Karena itu, banyak jamaah yang bersemangat untuk segera melaksanakan ibadah di Masjidil Haram namun lupa mengenali medan. Ibarat jalan satu jalur, tentu jika tidak mengenali pintu masuk saat masuk tentu menyebabkan jamaah tersesat karenanya rombongan harus maksimal 6 orang, 1 orang pemimpin (laki-laki,red) selebihnya wnita atau jamaah yang lanjut usia.
Sebagai pemandu, tentu benar-benar memperhatikan anggotanya selain itu harus sabar, ihlas dan gembira, Insya Allah akan mendapat pahala besar. Seorang ustadz bercerita kepada saya, berbuat baik diniatkan saja sudah mendapat pahala, terlebih bisa membantu orang di Masjidil Haram selain mendapat pahala beribadah juga bonus memimpin orang. “Terpenting kunci hati dengan hal-hal yang dilarang, mari berserah diri kepada Allah SWT,” ujar snag ustadz kala itu.
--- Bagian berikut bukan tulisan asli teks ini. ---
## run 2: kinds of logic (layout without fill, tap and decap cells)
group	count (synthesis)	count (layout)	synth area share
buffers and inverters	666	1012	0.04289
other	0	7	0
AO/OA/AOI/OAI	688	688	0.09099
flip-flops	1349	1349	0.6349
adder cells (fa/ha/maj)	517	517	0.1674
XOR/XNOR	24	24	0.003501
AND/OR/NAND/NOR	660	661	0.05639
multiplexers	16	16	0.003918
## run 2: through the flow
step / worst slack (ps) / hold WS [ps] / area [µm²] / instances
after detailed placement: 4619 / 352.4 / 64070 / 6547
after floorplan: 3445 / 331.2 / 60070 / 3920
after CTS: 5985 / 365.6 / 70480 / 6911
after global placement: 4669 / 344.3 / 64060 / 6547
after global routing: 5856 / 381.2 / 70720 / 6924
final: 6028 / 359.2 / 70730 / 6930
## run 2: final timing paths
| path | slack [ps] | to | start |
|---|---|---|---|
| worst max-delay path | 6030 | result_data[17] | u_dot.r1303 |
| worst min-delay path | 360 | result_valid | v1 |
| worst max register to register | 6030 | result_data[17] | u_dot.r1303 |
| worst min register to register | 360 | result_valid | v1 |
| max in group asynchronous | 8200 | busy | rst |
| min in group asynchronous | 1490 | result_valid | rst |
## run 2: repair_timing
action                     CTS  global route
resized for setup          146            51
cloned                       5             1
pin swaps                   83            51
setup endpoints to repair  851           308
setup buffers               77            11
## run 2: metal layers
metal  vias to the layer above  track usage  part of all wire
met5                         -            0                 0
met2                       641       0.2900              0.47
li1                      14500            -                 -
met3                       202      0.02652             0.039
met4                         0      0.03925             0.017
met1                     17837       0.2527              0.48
Yang perlu diperhatikan jamaah haji saat ini adalah menunaikan ibadah haji lebih utama ketimbang memirkirkan keluarga terutama oleh-oleh, ini tiada lain betapa sulitnya untuk bisa menunaikan ibadah haji selain biaya besar juga perlu waktu lama. Dengan kondisi yang ada saat ini, tentu kesempatan yang ada tidak ingin disia-siakan, karenanya keluarga yang ditingalkan jangan membebani jamaah dengan berbagai pesanan yang selama ini banyak dijual di Indonesia. (Syafranuddin)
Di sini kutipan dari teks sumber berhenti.